## config.mk

```make
export PLATFORM = sky130hd
export DESIGN_NAME = victim_wb_arbiter
export DESIGN_NICKNAME = d
export VERILOG_FILES = /design/src/rtl/vwb_pkg.sv /design/src/rtl/vwb_lowest_pick.sv /design/src/rtl/vwb_demand_cmp.sv /design/src/rtl/vwb_omega_ctrl.sv /design/src/rtl/victim_wb_arbiter.sv
export SDC_FILE = /design/constraint.sdc
export NUM_CORES = 1
export LEC_CHECK = 0
export ABC_AREA = 1
export BUFFER_PORTS_ARGS = -buffer_cell sky130_fd_sc_hd__buf_4
export CAP_MARGIN = 10
export CORE_ASPECT_RATIO = 0.75
export CORE_MARGIN = 2
export CORE_UTILIZATION = 40
export DETAILED_ROUTE_END_ITERATION = 16
export GPL_ROUTABILITY_DRIVEN = 0
export GPL_TIMING_DRIVEN = 0
export PLACE_DENSITY_LB_ADDON = 0.12
export REMOVE_ABC_BUFFERS = 1
export SLEW_MARGIN = 10
export SYNTH_ARGS = -nofsm -noshare
export SYNTH_HDL_FRONTEND = slang
export SYNTH_SLANG_ARGS = --single-unit
```

## constraint.sdc

```tcl
create_clock -name clk -period 4.05 [get_ports clk]
set_input_delay 0.405 -clock clk [delete_from_list [all_inputs] [get_ports clk]]
set_output_delay 0.405 -clock clk [all_outputs]
set_load 0.01 [all_outputs]
```

## src/rtl/vwb_pkg.sv

```systemverilog
package vwb_pkg;

  typedef enum logic [1:0] {
    ST_IDLE  = 2'd0,
    ST_QUERY = 2'd1,
    ST_WAIT  = 2'd2
  } vwb_state_t;

endpackage

```

## src/rtl/vwb_lowest_pick.sv

```systemverilog
module vwb_lowest_pick #(
  parameter int N   = 4,
  parameter int IDW = (N > 1) ? $clog2(N) : 1
) (
  input  logic [N-1:0]   req_i,
  output logic           any_o,
  output logic [IDW-1:0] idx_o,
  output logic [N-1:0]   grant_o
);

  // Scan from the top down so the lowest requester overwrites last.
  always_comb begin
    idx_o   = '0;
    grant_o = '0;
    for (int i = N - 1; i >= 0; i--) begin
      if (req_i[i]) begin
        idx_o   = IDW'(i);
        grant_o = N'(1) << i;
      end
    end
  end

  assign any_o = |req_i;

endmodule

```

## src/rtl/vwb_demand_cmp.sv

```systemverilog
module vwb_demand_cmp #(
  parameter int NUM_CPU = 4,
  parameter int HIST_W  = 8,
  parameter int W_W     = 3
) (
  input  logic [W_W-1:0]            omega_i,
  input  logic [HIST_W-1:0]         local_hist_i,
  input  logic [NUM_CPU*HIST_W-1:0] peer_hist_i,
  output logic [NUM_CPU-1:0]        pass_o
);

  localparam int PROD_W = HIST_W + W_W;

  logic [PROD_W-1:0] thresh;

  assign thresh = {{HIST_W{1'b0}}, omega_i} * {{W_W{1'b0}}, local_hist_i};

  for (genvar g = 0; g < NUM_CPU; g++) begin : g_peer
    logic [PROD_W-1:0] peer_ext;
    assign peer_ext  = {{W_W{1'b0}}, peer_hist_i[g*HIST_W +: HIST_W]};
    assign pass_o[g] = (peer_ext >= thresh);
  end

endmodule

```

## src/rtl/vwb_omega_ctrl.sv

```systemverilog
module vwb_omega_ctrl #(
  parameter int OMEGA_MIN  = 1,
  parameter int OMEGA_MAX  = 7,
  parameter int OMEGA_INIT = 2,
  parameter int WB_STEP    = 3,
  parameter int W_W        = $clog2(OMEGA_MAX + 1)
) (
  input  logic           clk,
  input  logic           rst_n,
  input  logic           wb_evt_i,
  input  logic           reuse_evt_i,
  output logic [W_W-1:0] omega_o
);

  localparam int CNT_W = (WB_STEP > 1) ? $clog2(WB_STEP) : 1;
  localparam logic [W_W-1:0]   W_MIN  = W_W'(OMEGA_MIN);
  localparam logic [W_W-1:0]   W_MAX  = W_W'(OMEGA_MAX);
  localparam logic [CNT_W-1:0] CNT_LAST = CNT_W'(WB_STEP - 1);

  logic [W_W-1:0]   omega_q, omega_n;
  logic [CNT_W-1:0] cnt_q, cnt_n;
  logic             step_hit;
  logic             upd_en;

  assign step_hit = wb_evt_i && (cnt_q == CNT_LAST);
  assign upd_en   = wb_evt_i || reuse_evt_i;

  always_comb begin
    cnt_n   = cnt_q;
    omega_n = omega_q;
    if (wb_evt_i) begin
      cnt_n = step_hit ? '0 : cnt_q + CNT_W'(1);
    end
    if (step_hit && !reuse_evt_i) begin
      if (omega_q < W_MAX) omega_n = omega_q + W_W'(1);
    end else if (reuse_evt_i && !step_hit) begin
      if (omega_q > W_MIN) omega_n = omega_q - W_W'(1);
    end
  end

  always_ff @(posedge clk or negedge rst_n) begin
    if (!rst_n) begin
      omega_q <= W_W'(OMEGA_INIT);
      cnt_q   <= '0;
    end else if (upd_en) begin
      omega_q <= omega_n;
      cnt_q   <= cnt_n;
    end
  end

  assign omega_o = omega_q;

  assert_omega_range_R8: assert property (@(posedge clk) disable iff (!rst_n)
    (omega_q >= W_MIN) && (omega_q <= W_MAX));

  assert_reuse_lowers_R8: assert property (@(posedge clk) disable iff (!rst_n)
    (reuse_evt_i && !wb_evt_i) |=>
      (omega_q == (($past(omega_q) > W_MIN) ? $past(omega_q) - W_W'(1) : W_MIN)));

  assert_step_raises_R9: assert property (@(posedge clk) disable iff (!rst_n)
    (step_hit && !reuse_evt_i) |=>
      (cnt_q == '0) &&
      (omega_q == (($past(omega_q) < W_MAX) ? $past(omega_q) + W_W'(1) : W_MAX)));

  assert_cancel_R10: assert property (@(posedge clk) disable iff (!rst_n)
    (step_hit && reuse_evt_i) |=> $stable(omega_q) && (cnt_q == '0));

endmodule

```

## src/rtl/victim_wb_arbiter.sv

```systemverilog
module victim_wb_arbiter
  import vwb_pkg::*;
#(
  parameter int NUM_CPU    = 4,
  parameter int LOCAL_ID   = 0,
  parameter int SET_W      = 6,
  parameter int HIST_W     = 8,
  parameter int OMEGA_MIN  = 1,
  parameter int OMEGA_MAX  = 7,
  parameter int OMEGA_INIT = 2,
  parameter int WB_STEP    = 3,
  parameter int ID_W       = (NUM_CPU > 1) ? $clog2(NUM_CPU) : 1
) (
  input  logic                      clk,
  input  logic                      rst_n,
  input  logic                      vic_valid,
  output logic                      vic_ready,
  input  logic [SET_W-1:0]          vic_set,
  input  logic                      vic_shared,
  input  logic                      vic_low_reuse,
  input  logic                      vic_foreign_unused,
  input  logic [HIST_W-1:0]         local_hist,
  output logic                      qry_valid,
  output logic [SET_W-1:0]          qry_set,
  output logic [HIST_W-1:0]         qry_hist,
  input  logic                      rsp_valid,
  input  logic [NUM_CPU-1:0]        rsp_low_lru,
  input  logic [NUM_CPU*HIST_W-1:0] rsp_hist,
  input  logic                      reuse_evt,
  output logic                      dec_valid,
  output logic                      dec_send,
  output logic [ID_W-1:0]           dec_target
);

  localparam int W_W = $clog2(OMEGA_MAX + 1);
  localparam logic [NUM_CPU-1:0] PEER_MASK = ~(NUM_CPU'(1) << LOCAL_ID);
  localparam logic [ID_W-1:0]    SELF_ID   = ID_W'(LOCAL_ID);

  vwb_state_t state_q, state_n;

  logic [SET_W-1:0]  set_q;
  logic [HIST_W-1:0] hist_q;
  logic              cap_en;

  logic              dv_q, dv_n;
  logic              ds_q, ds_n;
  logic [ID_W-1:0]   dt_q, dt_n;
  logic              dec_en;

  logic              screened;
  logic              take_vic;
  logic              resolve;

  logic [W_W-1:0]     omega;
  logic [NUM_CPU-1:0] dem_pass;
  logic [NUM_CPU-1:0] cold_req, dem_req;
  logic               cold_any, dem_any;
  logic [ID_W-1:0]    cold_idx, dem_idx;
  logic [NUM_CPU-1:0] cold_gnt, dem_gnt;
  logic               fwd_sel;
  logic [ID_W-1:0]    fwd_idx;
  logic               wb_evt;

  assign vic_ready = (state_q == ST_IDLE);
  assign screened  = vic_shared || vic_low_reuse || vic_foreign_unused;
  assign take_vic  = vic_valid && vic_ready;
  assign resolve   = (state_q == ST_WAIT) && rsp_valid;

  vwb_demand_cmp #(
    .NUM_CPU (NUM_CPU),
    .HIST_W  (HIST_W),
    .W_W     (W_W)
  ) u_demand_cmp (
    .omega_i      (omega),
    .local_hist_i (hist_q),
    .peer_hist_i  (rsp_hist),
    .pass_o       (dem_pass)
  );

  assign cold_req = rsp_low_lru & PEER_MASK;
  assign dem_req  = dem_pass & PEER_MASK;

  vwb_lowest_pick #(.N(NUM_CPU), .IDW(ID_W)) u_pick_cold (
    .req_i   (cold_req),
    .any_o   (cold_any),
    .idx_o   (cold_idx),
    .grant_o (cold_gnt)
  );

  vwb_lowest_pick #(.N(NUM_CPU), .IDW(ID_W)) u_pick_dem (
    .req_i   (dem_req),
    .any_o   (dem_any),
    .idx_o   (dem_idx),
    .grant_o (dem_gnt)
  );

  // Cold LRU line at a peer outranks the demand comparison.
  assign fwd_sel = cold_any || dem_any;
  assign fwd_idx = cold_any ? cold_idx : dem_idx;
  assign wb_evt  = resolve && fwd_sel;

  vwb_omega_ctrl #(
    .OMEGA_MIN  (OMEGA_MIN),
    .OMEGA_MAX  (OMEGA_MAX),
    .OMEGA_INIT (OMEGA_INIT),
    .WB_STEP    (WB_STEP),
    .W_W        (W_W)
  ) u_omega (
    .clk         (clk),
    .rst_n       (rst_n),
    .wb_evt_i    (wb_evt),
    .reuse_evt_i (reuse_evt),
    .omega_o     (omega)
  );

  always_comb begin
    state_n = state_q;
    cap_en  = 1'b0;
    dv_n    = 1'b0;
    ds_n    = ds_q;
    dt_n    = dt_q;
    dec_en  = 1'b0;
    case (state_q)
      ST_IDLE: begin
        if (vic_valid) begin
          if (screened) begin
            dv_n   = 1'b1;
            ds_n   = 1'b0;
            dt_n   = '0;
            dec_en = 1'b1;
          end else begin
            cap_en  = 1'b1;
            state_n = ST_QUERY;
          end
        end
      end
      ST_QUERY: begin
        state_n = ST_WAIT;
      end
      ST_WAIT: begin
        if (rsp_valid) begin
          dv_n    = 1'b1;
          ds_n    = fwd_sel;
          dt_n    = fwd_sel ? fwd_idx : '0;
          dec_en  = 1'b1;
          state_n = ST_IDLE;
        end
      end
      default: begin
        state_n = ST_IDLE;
      end
    endcase
  end

  always_ff @(posedge clk or negedge rst_n) begin
    if (!rst_n) begin
      state_q <= ST_IDLE;
      dv_q    <= 1'b0;
    end else begin
      state_q <= state_n;
      dv_q    <= dv_n;
    end
  end

  always_ff @(posedge clk or negedge rst_n) begin
    if (!rst_n) begin
      set_q  <= '0;
      hist_q <= '0;
    end else if (cap_en) begin
      set_q  <= vic_set;
      hist_q <= local_hist;
    end
  end

  always_ff @(posedge clk or negedge rst_n) begin
    if (!rst_n) begin
      ds_q <= 1'b0;
      dt_q <= '0;
    end else if (dec_en) begin
      ds_q <= ds_n;
      dt_q <= dt_n;
    end
  end

  assign qry_valid  = (state_q == ST_QUERY);
  assign qry_set    = set_q;
  assign qry_hist   = hist_q;
  assign dec_valid  = dv_q;
  assign dec_send   = ds_q;
  assign dec_target = dt_q;

  // R2 and R3 share this check with R1: all three screens act alike.
  assert_screened_drop_R1: assert property (@(posedge clk) disable iff (!rst_n)
    (take_vic && screened) |=> (dec_valid && !dec_send && !qry_valid));

  assert_query_fields_R4: assert property (@(posedge clk) disable iff (!rst_n)
    (take_vic && !screened) |=>
      (qry_valid && !dec_valid && (qry_set == $past(vic_set)) &&
       (qry_hist == $past(local_hist))));

  assert_decision_due_R4: assert property (@(posedge clk) disable iff (!rst_n)
    resolve |=> dec_valid);

  assert_cold_first_R5: assert property (@(posedge clk) disable iff (!rst_n)
    (resolve && ((rsp_low_lru & PEER_MASK) != '0)) |=>
      (dec_send && ((($past(rsp_low_lru) >> dec_target) & NUM_CPU'(1)) != '0)));

  assert_one_winner_R5: assert property (@(posedge clk) disable iff (!rst_n)
    $onehot0(cold_gnt) && $onehot0(dem_gnt));

  assert_never_self_R7: assert property (@(posedge clk) disable iff (!rst_n)
    (dec_valid && dec_send) |-> (dec_target != SELF_ID));

  assert_busy_holds_R11: assert property (@(posedge clk) disable iff (!rst_n)
    ((state_q == ST_WAIT) && !rsp_valid) |=> (state_q == ST_WAIT) && !dec_valid);

endmodule

```

==> flow_metrics.tcl, run 1 <==
set metrics [dict create \
    run_status "completed" \
    worst_r2r_path_depth 23 \
    synthFlopType "dfrtp_1" \
    relSlewSlack_pct 57.4 \
    ant_nets 0 \
    ir_drop_v 0.000238 \
    crit_chain "nand2_1, inv_1, fa_1, ha_1, inv_1, fa_1, xor2_2, ha_1, nand2_1, inv_1, nand2_1, nand3_1, nand2_1, nand2_1, nand3_2, nand2_2, nor2_4, nor2_8, nand2_4, nand2_2, nand2_2, nand2_1, nand2_1" \
    r2r_end "u_omega.omega_o[2]" \
    cts_sinks 25 \
    comb_power_share_pct 67.3 \
    worst-setup-path-type "flop to flop" \
    tightest_slew_ns 0.638 \
    first_pass_iters 4 \
    crit_path_max_fanout 13 \
    synthArstFlopShare_pct 100 \
    period_share_pct 91.9 \
    syn_avg_cell_area_um2 6.99 \
    die_width_um 94.7 \
    crit_required_ns 4.22 \
    p_switching_mw 0.857 \
    yosysTopAreaCellShare_pct 24.3 \
    r2r_slack_ns 0.33 \
    slowest_delay_ns 0.53 \
    cp-start-kind "flop" \
    grt_usage_pct 16.2 \
    synth_area_um2 2470 \
    port_buffers 68 \
    postCtsSetupBuffers 0 \
    yosysUniqueCellTypes 33 \
    max_freq_mhz 269 \
    start_util_pct 41.9 \
    power_mw 1.72 \
    pwr-share-clk_pct 9.2 \
    antenna_found_initial 0 \
    placementRows 24 \
    p_per_area_nw_per_um2 553 \
    holdWs_ns 0.0180 \
    clk_pin_slew_ns 0.10 \
    internal_power_mw 0.866 \
    mostFrequentLayoutCell "nand2_1" \
    wire_per_inst_um 10.7 \
    sequentialPowerShare_pct 23.5 \
    cts_made_buffers 3 \
    synth-seq-cells 25 \
    cts_tree "done" \
    grt_pass1_wl_mm 9.00 \
    post-synth-top-area-cell "dfrtp_1" \
    io_pins 78 \
    n_antenna_cell 0 \
    die_area_um2 6820 \
    cp-end-kind "flop" \
    vias 2273 \
    setup_tns_ns 0 \
    hold_path_class "input pin to asynchronous set/reset pin" \
    area_growth_pct 26.3 \
    yosysWarnings 0 \
    p_leak_nw 1.88 \
    htreeDepth 1 \
    final_max_slew_viol_count 0 \
    routed_via_density 4.56 \
    crit_family "adder cells" \
    synth_edf_count 0 \
    cts_root_buf "clkbuf_8" \
    fin_skew_ns 0.00641 \
    dp_hpwl_mm 4.42 \
    cp_common_cell "nand2_1" \
    synth.area.top_cells "dfrtp_1, nand2_1, ha_1" \
    swShare_pct 49.7 \
    hold_viol 0 \
    critPathBufInv 3 \
    cp.arrival_ns 3.90 \
    die_y_um 72.0 \
    setup_violations 0 \
    core-area_um2 5890 \
    synth-seq-area-share_pct 25.4 \
    cp_slowest_cell "fa_1" \
    insertion_delay_ns 0.27 \
    overflow 0 \
    syn_inst 353 \
    reg2reg_from "u_omega.omega_o[2]" \
    rsz0062_at_grt "false" \
    routed_wirelength_mm 5.32 \
    drt-initial-drc-count 79 \
    fillerInstances 614 \
    clockBufferDepth 2 \
    grt_max_degree 26 \
    fin_nets 514 \
    grt_pass1_vias 2046 \
    period_needed_ns 3.72 \
    drive_gt1_share_pct 24.8 \
    maxCapViolations 0 \
    drc 0 \
    final_cell_mix "nand2_1, buf_4, inv_1" \
]
metrics by stage:
stage,utilization [%],std cells,setup WS (ns),area [µm²]
2_1_floorplan,-,348,0.696,2450
5_1_grt,52.9,498,0.0308,3120
3_5_place_dp,51.9,494,0.272,3060
3_3_place_gp,51.9,494,0.329,3060
6_report,52.9,498,0.327,3120
4_1_cts,52.8,498,0.236,3110
per-layer routing:
layer	track usage, %	up-vias	wire [µm]
met5	0	-	0
met4	0.966	0	0
li1	-	1224	-
met3	3.84	0	266
met1	23.6	1001	2780
met2	25.7	48	2270
cells by family after synthesis:
logic type / after synthesis / share of synthesized area (%)
AOI/OAI and AO/OA: 22 / 5.58
adders and majority gates: 35 / 19.9
DFF: 25 / 25.4
and+or+nand+nor: 196 / 37.1
xor gates and xnor gates: 3 / 1.07
buffers and inverters: 72 / 11.0
final cells by class:
type,count,area (µm²),area share [%]
Tap cell,78,97.6,3.13
Multi-Input combinational cell,256,1580,50.6
Clock inverter,1,8.76,0.281
Clock buffer,3,41.3,1.33
Sequential cell,25,628,20.2
Inverter,67,251,8.07
Timing Repair Buffer,68,510,16.4
cell usage after synthesis, types with 2 or more instances:
master	n
nand4_1	4
clkbuf_1	4
nand3_1	24
nor3_1	2
nor2_1	13
nand2_1	125
ha_1	28
fa_1	7
inv_1	62
inv_2	4
a21oi_1	7
nand2_2	14
xor2_1	3
nand4_4	2
nand3b_1	5
o21ai_0	7
nand3_2	2
a21oi_2	2
dfrtp_1	24
timing repair:
item | in CTS | in global routing
hold buffers | 0 | 0
gates resized for setup | 0 | 2
endpoints found under the setup margin | 0 | 4
how the worst max path moves through the flow:
stage | from | endpoint | slack, ns | depth (start not counted)
after global routing | u_omega.omega_o[2] | u_omega.omega_o[1] | 0.03 | 21
after detailed placement | u_omega.omega_o[2] | u_omega.omega_o[0] | 0.27 | 20
after global placement | u_omega.omega_o[2] | u_omega.omega_o[1] | 0.33 | 21
after CTS | u_omega.omega_o[2] | u_omega.omega_o[2] | 0.24 | 20
after floorplan | u_omega.omega_o[2] | u_omega.omega_o[2] | 0.70 | 23
final | u_omega.omega_o[2] | u_omega.omega_o[2] | 0.33 | 23
power groups by stage:
stage               sequential, mW  clock, mW  combinational (mW)
finish                       0.405      0.159                1.16
global route                 0.419      0.171                1.35
CTS                          0.404      0.161                1.16
detailed placement           0.408          0                1.16
global placement             0.410          0                1.13
floorplan                    0.400          0               0.869
registers in the layout (all words and copies together) (netlist names):
| register | cells |
|---|---|
| dec_send | 1 |
| dec_target | 2 |
| dec_valid | 1 |
| qry_hist | 8 |
| qry_set | 6 |
| state_q | 2 |
| u_omega.cnt_q | 2 |
| u_omega.omega_o | 3 |
Power figures use the tool's default switching activity.
==> inputs of run 2 (changes only) <==
Settings changed: CTS_CLUSTER_SIZE set to 24, HOLD_SLACK_MARGIN set to 0.1.
==> run 2 against run 1 <==
  * Clock skew is essentially flat
  * Critical endpoint unchanged
  * Setup slack lost 0.0031 ns
  * Sequential share of layout area shrank 0.065 points
==> flow_metrics.tcl, run 2 (same netlist as run 1, synthesis figures left out) <==
set metrics [dict create \
    run_status "completed" \
    rsz0062_at_grt "false" \
    setup_tns_ns 0 \
    fin_skew_ns 0.00604 \
    die_width_um 94.7 \
    maxCapViolations 0 \
    fin_util_pct 53.1 \
    die_area_um2 6820 \
    p_per_area_nw_per_um2 552 \
    start_util_pct 41.9 \
    grt_usage_pct 16.2 \
    cp.arrival_ns 3.90 \
    fin_nets 515 \
    mostFrequentLayoutCell "nand2_1" \
    vias 2280 \
    insertion_delay_ns 0.27 \
    drive_gt1_share_pct 24.7 \
    largest_reg_flops 8 \
    ir_drop_v 0.000238 \
    crit_required_ns 4.22 \
    setup_violations 0 \
    clockBufferDepth 2 \
    finish.instance_area_um2 3130 \
    final_cell_mix "nand2_1, buf_4, inv_1" \
    n_antenna_cell 0 \
    routed_via_density 4.57 \
    drt-initial-drc-count 79 \
    postCtsSetupBuffers 0 \
    p_leak_nw 1.88 \
    grt_pass1_vias 2049 \
    grt_max_degree 26 \
    final_cells 499 \
    clk_pin_slew_ns 0.10 \
    overflow 0 \
    cts_root_buf "clkbuf_8" \
    antenna_found_initial 0 \
    dp_hpwl_mm 4.42 \
    first_pass_iters 4 \
    tightest_slew_ns 0.637 \
    max_freq_mhz 268 \
    drc 0 \
    cts_sinks 25 \
    dp.cells 494 \
    cts_tree "done" \
    ant_nets 0 \
    die_y_um 72.0 \
    area_growth_pct 26.7 \
    cp-end-kind "flop" \
    postPlaceCellArea_um2 3060 \
    placementRows 24 \
    preCtsSetupSlack_ns 0.272 \
    hold_viol 0 \
    holdWs_ns 0.313 \
    hold_path_class "input pin to flop" \
    port_buffers 68 \
    worst-setup-path-type "flop to flop" \
    final_max_slew_viol_count 0 \
    wire_per_inst_um 10.7 \
    period_needed_ns 3.73 \
    cp-start-kind "flop" \
    cts_made_buffers 3 \
    core-area_um2 5890 \
    htreeDepth 1 \
    io_pins 78 \
    power_mw 1.72 \
    crit_path_max_fanout 13 \
    fin_ws_ns 0.324 \
    grt_pass1_wl_mm 9.01 \
    period_share_pct 92.0 \
    relSlewSlack_pct 57.4 \
    routed_wirelength_mm 5.34 \
]
==> run 2: cell count changes in the layout (fill, tap and decap cells not counted), sizes merged <==
cell | before | now
dlygate4sd3 | 0 | 1
==> run 2: cell type report <==
type / instances / area [µm²]
fillers: 613 / 2760
multi-input cells: 256 / 1580
flip-flops and latches: 25 / 628
repair buffers: 69 / 520
inverters: 67 / 251
well taps: 78 / 97.6
clock buffers: 3 / 41.3
clock inverters: 1 / 8.76
==> run 2: metal layers <==
layer  track usage (%)  vias to the layer above  part of all wire, %
met5                 0                        -                    0
met4             0.966                        0                    0
met3              3.84                        0                  4.9
met2              25.8                       52                   43
met1              23.6                     1003                   52
li1                  -                     1225                    -
==> run 2: critical path, cell delays in order (launching register included) <==
cell and delay [ns]:
dfrtp_2 0.52, nand2_1 0.11, inv_1 0.06, fa_1 0.53, ha_1 0.22, inv_1 0.07
fa_1 0.43, xor2_2 0.19, ha_1 0.31, nand2_1 0.05, inv_1 0.04, nand2_1 0.05
nand3_1 0.15, nand2_1 0.07, nand2_1 0.08, nand3_2 0.07, nand2_2 0.10, nor2_4 0.05
nor2_8 0.16, nand2_4 0.07, nand2_2 0.10, nand2_2 0.07, nand2_1 0.07, nand2_1 0.05
==> run 2: report_power, final <==
part           switching, mW  leakage (nW)  internal (mW)
Combinational          0.679          1.54          0.481
Sequential            0.0915         0.314          0.313
Clock                 0.0867        0.0261         0.0722
Total                  0.858          1.88          0.867
==> run 2: path summary, 6_finish.rpt <==
kind                                     from            endpoint  slack (ns)  depth (start not counted)
setup / recovery           u_omega.omega_o[2]  u_omega.omega_o[2]        0.32                         23
hold / removal                     vic_set[1]          qry_set[1]        0.31                          3
setup reg to reg           u_omega.omega_o[2]  u_omega.omega_o[2]        0.32                         23
hold reg to reg                    qry_set[5]          qry_set[5]        0.49                          2
max in group asynchronous               rst_n  u_omega.omega_o[1]        3.19                          2
min in group asynchronous               rst_n       dec_target[0]        0.57                          2
==> run 2: timing repair <==
action                     in CTS  in global routing
hold buffers                    1                  0
setup endpoints to repair       0                  4
hold endpoints to repair       24                  0
gates resized for setup         0                  2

WHAT YOU ARE ASKED TO DO → All that is needed is how many lines of the listing hold the word "after", stated as one number.

SOLUTION FOR THIS EXERCISE → 8